Records supplied:
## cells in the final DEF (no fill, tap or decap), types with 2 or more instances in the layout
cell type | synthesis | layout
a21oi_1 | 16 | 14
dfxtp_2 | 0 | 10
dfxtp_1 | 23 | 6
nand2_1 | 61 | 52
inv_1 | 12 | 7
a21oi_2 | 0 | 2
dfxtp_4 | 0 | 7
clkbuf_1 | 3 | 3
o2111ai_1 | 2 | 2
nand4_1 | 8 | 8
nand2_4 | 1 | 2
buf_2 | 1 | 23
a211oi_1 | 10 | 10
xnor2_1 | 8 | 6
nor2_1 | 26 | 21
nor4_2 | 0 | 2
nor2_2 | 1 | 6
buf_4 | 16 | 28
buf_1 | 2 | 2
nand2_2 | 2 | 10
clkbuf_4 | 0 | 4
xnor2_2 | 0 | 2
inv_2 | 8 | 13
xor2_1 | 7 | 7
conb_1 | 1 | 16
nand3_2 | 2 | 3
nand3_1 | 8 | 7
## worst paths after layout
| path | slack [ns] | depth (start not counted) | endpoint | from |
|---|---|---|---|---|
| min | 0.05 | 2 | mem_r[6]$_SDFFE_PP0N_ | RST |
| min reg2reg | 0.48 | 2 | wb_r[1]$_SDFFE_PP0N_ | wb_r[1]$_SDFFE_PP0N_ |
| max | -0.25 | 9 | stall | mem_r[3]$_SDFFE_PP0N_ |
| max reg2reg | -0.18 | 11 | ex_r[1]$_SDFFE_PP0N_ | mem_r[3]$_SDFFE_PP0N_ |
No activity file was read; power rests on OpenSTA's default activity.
==> src/rtl/imem_port_arbiter_if.sv <==
// imem_port_arbiter_if: requester, MMU and icache signals of the instruction-port arbiter
interface imem_port_arbiter_if #(parameter int XLEN = 32);
  logic [1:0]      req_i;
  logic [XLEN-1:0] vaddr0_i;
  logic [XLEN-1:0] vaddr1_i;
  logic            flush_i;
  logic [1:0]      ack_o;
  logic [1:0]      err_o;
  logic [XLEN-1:0] rdata_o;
  logic [1:0]      grant_o;
  logic            busy_o;
  logic            mmu_req_o;
  logic [XLEN-1:0] mmu_vaddr_o;
  logic            mmu_hit_i;
  logic [XLEN-1:0] mmu_paddr_i;
  logic            icache_req_o;
  logic [XLEN-1:0] icache_addr_o;
  logic            icache_ack_i;
  logic [XLEN-1:0] icache_rdata_i;
  modport slave (
    input  req_i, vaddr0_i, vaddr1_i, flush_i, mmu_hit_i, mmu_paddr_i, icache_ack_i, icache_rdata_i,
    output ack_o, err_o, rdata_o, grant_o, busy_o, mmu_req_o, mmu_vaddr_o, icache_req_o, icache_addr_o
  );
  modport master (
    output req_i, vaddr0_i, vaddr1_i, flush_i, mmu_hit_i, mmu_paddr_i, icache_ack_i, icache_rdata_i,
    input  ack_o, err_o, rdata_o, grant_o, busy_o, mmu_req_o, mmu_vaddr_o, icache_req_o, icache_addr_o
  );
endinterface

==> src/rtl/imem_port_arbiter.sv <==
// imem_port_arbiter: round-robin sharing of the MMU/icache port between two fetchers, flush-safe; IMEM_ARB_TIMEOUT_EN adds a watchdog
module imem_port_arbiter #(
  parameter int XLEN           = 32,
  parameter int TIMEOUT_CYCLES = 255
) (
  input  logic                 clk,
  input  logic                 rst_n,
  imem_port_arbiter_if.slave   bus
);
  typedef enum logic [1:0] {IDLE, XLATE, FETCH, DRAIN} state_t;
  state_t          r_state, w_next;
  logic [1:0]      r_grant;
  logic            r_last;
  logic [XLEN-1:0] r_vaddr, r_paddr;
  logic            w_take, w_ack, w_err, w_tout, w_win;
  // On contention the requester that did not win last time takes the port
  assign w_win = &bus.req_i ? ~r_last : bus.req_i[1];
`ifdef IMEM_ARB_TIMEOUT_EN
  localparam int CW = ($clog2(TIMEOUT_CYCLES + 1) < 8) ? 8 : $clog2(TIMEOUT_CYCLES + 1);
  localparam logic [CW-1:0] LIMIT = CW'(TIMEOUT_CYCLES);
  logic [CW-1:0] r_cnt;
  assign w_tout = (r_cnt == LIMIT);
  // Watchdog restarts on every state change and counts while a transaction is open
  always_ff @(posedge clk or negedge rst_n)
    if (!rst_n) r_cnt <= '0;
    else        r_cnt <= (w_next != r_state) ? '0 : ((r_state != IDLE) ? r_cnt + 1'b1 : r_cnt);
`else
  logic w_unused_cfg;
  assign w_tout       = 1'b0;
  assign w_unused_cfg = |TIMEOUT_CYCLES;
`endif
  // Next state plus ack/err pulses; flush outranks completion, completion outranks timeout
  always_comb begin
    w_next = r_state;
    w_take = 1'b0;
    w_ack  = 1'b0;
    w_err  = 1'b0;
    case (r_state)
      IDLE:  if (!bus.flush_i && |bus.req_i) begin
               w_next = XLATE;
               w_take = 1'b1;
             end
      XLATE: if (bus.flush_i) w_next = IDLE;
             else if (bus.mmu_hit_i) w_next = FETCH;
             else if (w_tout) begin
               w_next = IDLE;
               w_err  = 1'b1;
             end
      FETCH: if (bus.flush_i) w_next = bus.icache_ack_i ? IDLE : DRAIN;
             else if (bus.icache_ack_i) begin
               w_next = IDLE;
               w_ack  = 1'b1;
             end
             else if (w_tout) begin
               w_next = IDLE;
               w_err  = 1'b1;
             end
      DRAIN: if (bus.icache_ack_i || w_tout) w_next = IDLE;
      default: w_next = IDLE;
    endcase
  end
  // State, owner and address registers; addresses are captured once and then ignored upstream
  always_ff @(posedge clk or negedge rst_n)
    if (!rst_n) begin
      r_state <= IDLE;
      r_grant <= 2'b00;
      r_last  <= 1'b1;
      r_vaddr <= '0;
      r_paddr <= '0;
    end else begin
      r_state <= w_next;
      if (w_take) begin
        r_grant <= w_win ? 2'b10 : 2'b01;
        r_last  <= w_win;
        r_vaddr <= w_win ? bus.vaddr1_i : bus.vaddr0_i;
      end
      if (r_state == XLATE && bus.mmu_hit_i && !bus.flush_i) r_paddr <= bus.mmu_paddr_i;
    end
  assign bus.grant_o       = (r_state == XLATE || r_state == FETCH) ? r_grant : 2'b00;
  assign bus.busy_o        = (r_state != IDLE);
  assign bus.mmu_req_o     = (r_state == XLATE);
  assign bus.mmu_vaddr_o   = r_vaddr;
  assign bus.icache_req_o  = (r_state == FETCH || r_state == DRAIN);
  assign bus.icache_addr_o = r_paddr;
  assign bus.ack_o         = w_ack ? r_grant : 2'b00;
  assign bus.err_o         = w_err ? r_grant : 2'b00;
  assign bus.rdata_o       = w_ack ? bus.icache_rdata_i : '0;
endmodule

==> src/flat_wrapper.sv <==
// flat-port wrapper written by rule: the top's interface ports become plain ports
module imem_port_arbiter_flat 
#(
  parameter int XLEN           = 32,
  parameter int TIMEOUT_CYCLES = 255
)
  (clk, rst_n, bus_req_i, bus_vaddr0_i, bus_vaddr1_i, bus_flush_i, bus_mmu_hit_i, bus_mmu_paddr_i, bus_icache_ack_i, bus_icache_rdata_i, bus_ack_o, bus_err_o, bus_rdata_o, bus_grant_o, bus_busy_o, bus_mmu_req_o, bus_mmu_vaddr_o, bus_icache_req_o, bus_icache_addr_o);
  imem_port_arbiter_if #(.XLEN(XLEN)) bus_i ();
  input  logic clk;
  input  logic rst_n;
  input wire logic [$bits(bus_i.req_i)-1:0] bus_req_i;
  input wire logic [$bits(bus_i.vaddr0_i)-1:0] bus_vaddr0_i;
  input wire logic [$bits(bus_i.vaddr1_i)-1:0] bus_vaddr1_i;
  input wire logic [$bits(bus_i.flush_i)-1:0] bus_flush_i;
  input wire logic [$bits(bus_i.mmu_hit_i)-1:0] bus_mmu_hit_i;
  input wire logic [$bits(bus_i.mmu_paddr_i)-1:0] bus_mmu_paddr_i;
  input wire logic [$bits(bus_i.icache_ack_i)-1:0] bus_icache_ack_i;
  input wire logic [$bits(bus_i.icache_rdata_i)-1:0] bus_icache_rdata_i;
  output wire logic [$bits(bus_i.ack_o)-1:0] bus_ack_o;
  output wire logic [$bits(bus_i.err_o)-1:0] bus_err_o;
  output wire logic [$bits(bus_i.rdata_o)-1:0] bus_rdata_o;
  output wire logic [$bits(bus_i.grant_o)-1:0] bus_grant_o;
  output wire logic [$bits(bus_i.busy_o)-1:0] bus_busy_o;
  output wire logic [$bits(bus_i.mmu_req_o)-1:0] bus_mmu_req_o;
  output wire logic [$bits(bus_i.mmu_vaddr_o)-1:0] bus_mmu_vaddr_o;
  output wire logic [$bits(bus_i.icache_req_o)-1:0] bus_icache_req_o;
  output wire logic [$bits(bus_i.icache_addr_o)-1:0] bus_icache_addr_o;
  assign bus_i.req_i = bus_req_i;
  assign bus_i.vaddr0_i = bus_vaddr0_i;
  assign bus_i.vaddr1_i = bus_vaddr1_i;
  assign bus_i.flush_i = bus_flush_i;
  assign bus_i.mmu_hit_i = bus_mmu_hit_i;
  assign bus_i.mmu_paddr_i = bus_mmu_paddr_i;
  assign bus_i.icache_ack_i = bus_icache_ack_i;
  assign bus_i.icache_rdata_i = bus_icache_rdata_i;
  assign bus_ack_o = bus_i.ack_o;
  assign bus_err_o = bus_i.err_o;
  assign bus_rdata_o = bus_i.rdata_o;
  assign bus_grant_o = bus_i.grant_o;
  assign bus_busy_o = bus_i.busy_o;
  assign bus_mmu_req_o = bus_i.mmu_req_o;
  assign bus_mmu_vaddr_o = bus_i.mmu_vaddr_o;
  assign bus_icache_req_o = bus_i.icache_req_o;
  assign bus_icache_addr_o = bus_i.icache_addr_o;
  imem_port_arbiter #(.XLEN(XLEN), .TIMEOUT_CYCLES(TIMEOUT_CYCLES)) u_core (.clk(clk), .rst_n(rst_n), .bus(bus_i));
endmodule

What the task requires: When you reach the line in the material above that holds "nand4_1 | 8 | 8", begin reproducing lines exactly, and stop after the line that holds "ex_r[1]$_SDFFE_PP0N_ | mem_r[3]$_SDFFE_PP0N_ |".

Response:
nand4_1 | 8 | 8
nand2_4 | 1 | 2
buf_2 | 1 | 23
a211oi_1 | 10 | 10
xnor2_1 | 8 | 6
nor2_1 | 26 | 21
nor4_2 | 0 | 2
nor2_2 | 1 | 6
buf_4 | 16 | 28
buf_1 | 2 | 2
nand2_2 | 2 | 10
clkbuf_4 | 0 | 4
xnor2_2 | 0 | 2
inv_2 | 8 | 13
xor2_1 | 7 | 7
conb_1 | 1 | 16
nand3_2 | 2 | 3
nand3_1 | 8 | 7
## worst paths after layout
| path | slack [ns] | depth (start not counted) | endpoint | from |
|---|---|---|---|---|
| min | 0.05 | 2 | mem_r[6]$_SDFFE_PP0N_ | RST |
| min reg2reg | 0.48 | 2 | wb_r[1]$_SDFFE_PP0N_ | wb_r[1]$_SDFFE_PP0N_ |
| max | -0.25 | 9 | stall | mem_r[3]$_SDFFE_PP0N_ |
| max reg2reg | -0.18 | 11 | ex_r[1]$_SDFFE_PP0N_ | mem_r[3]$_SDFFE_PP0N_ |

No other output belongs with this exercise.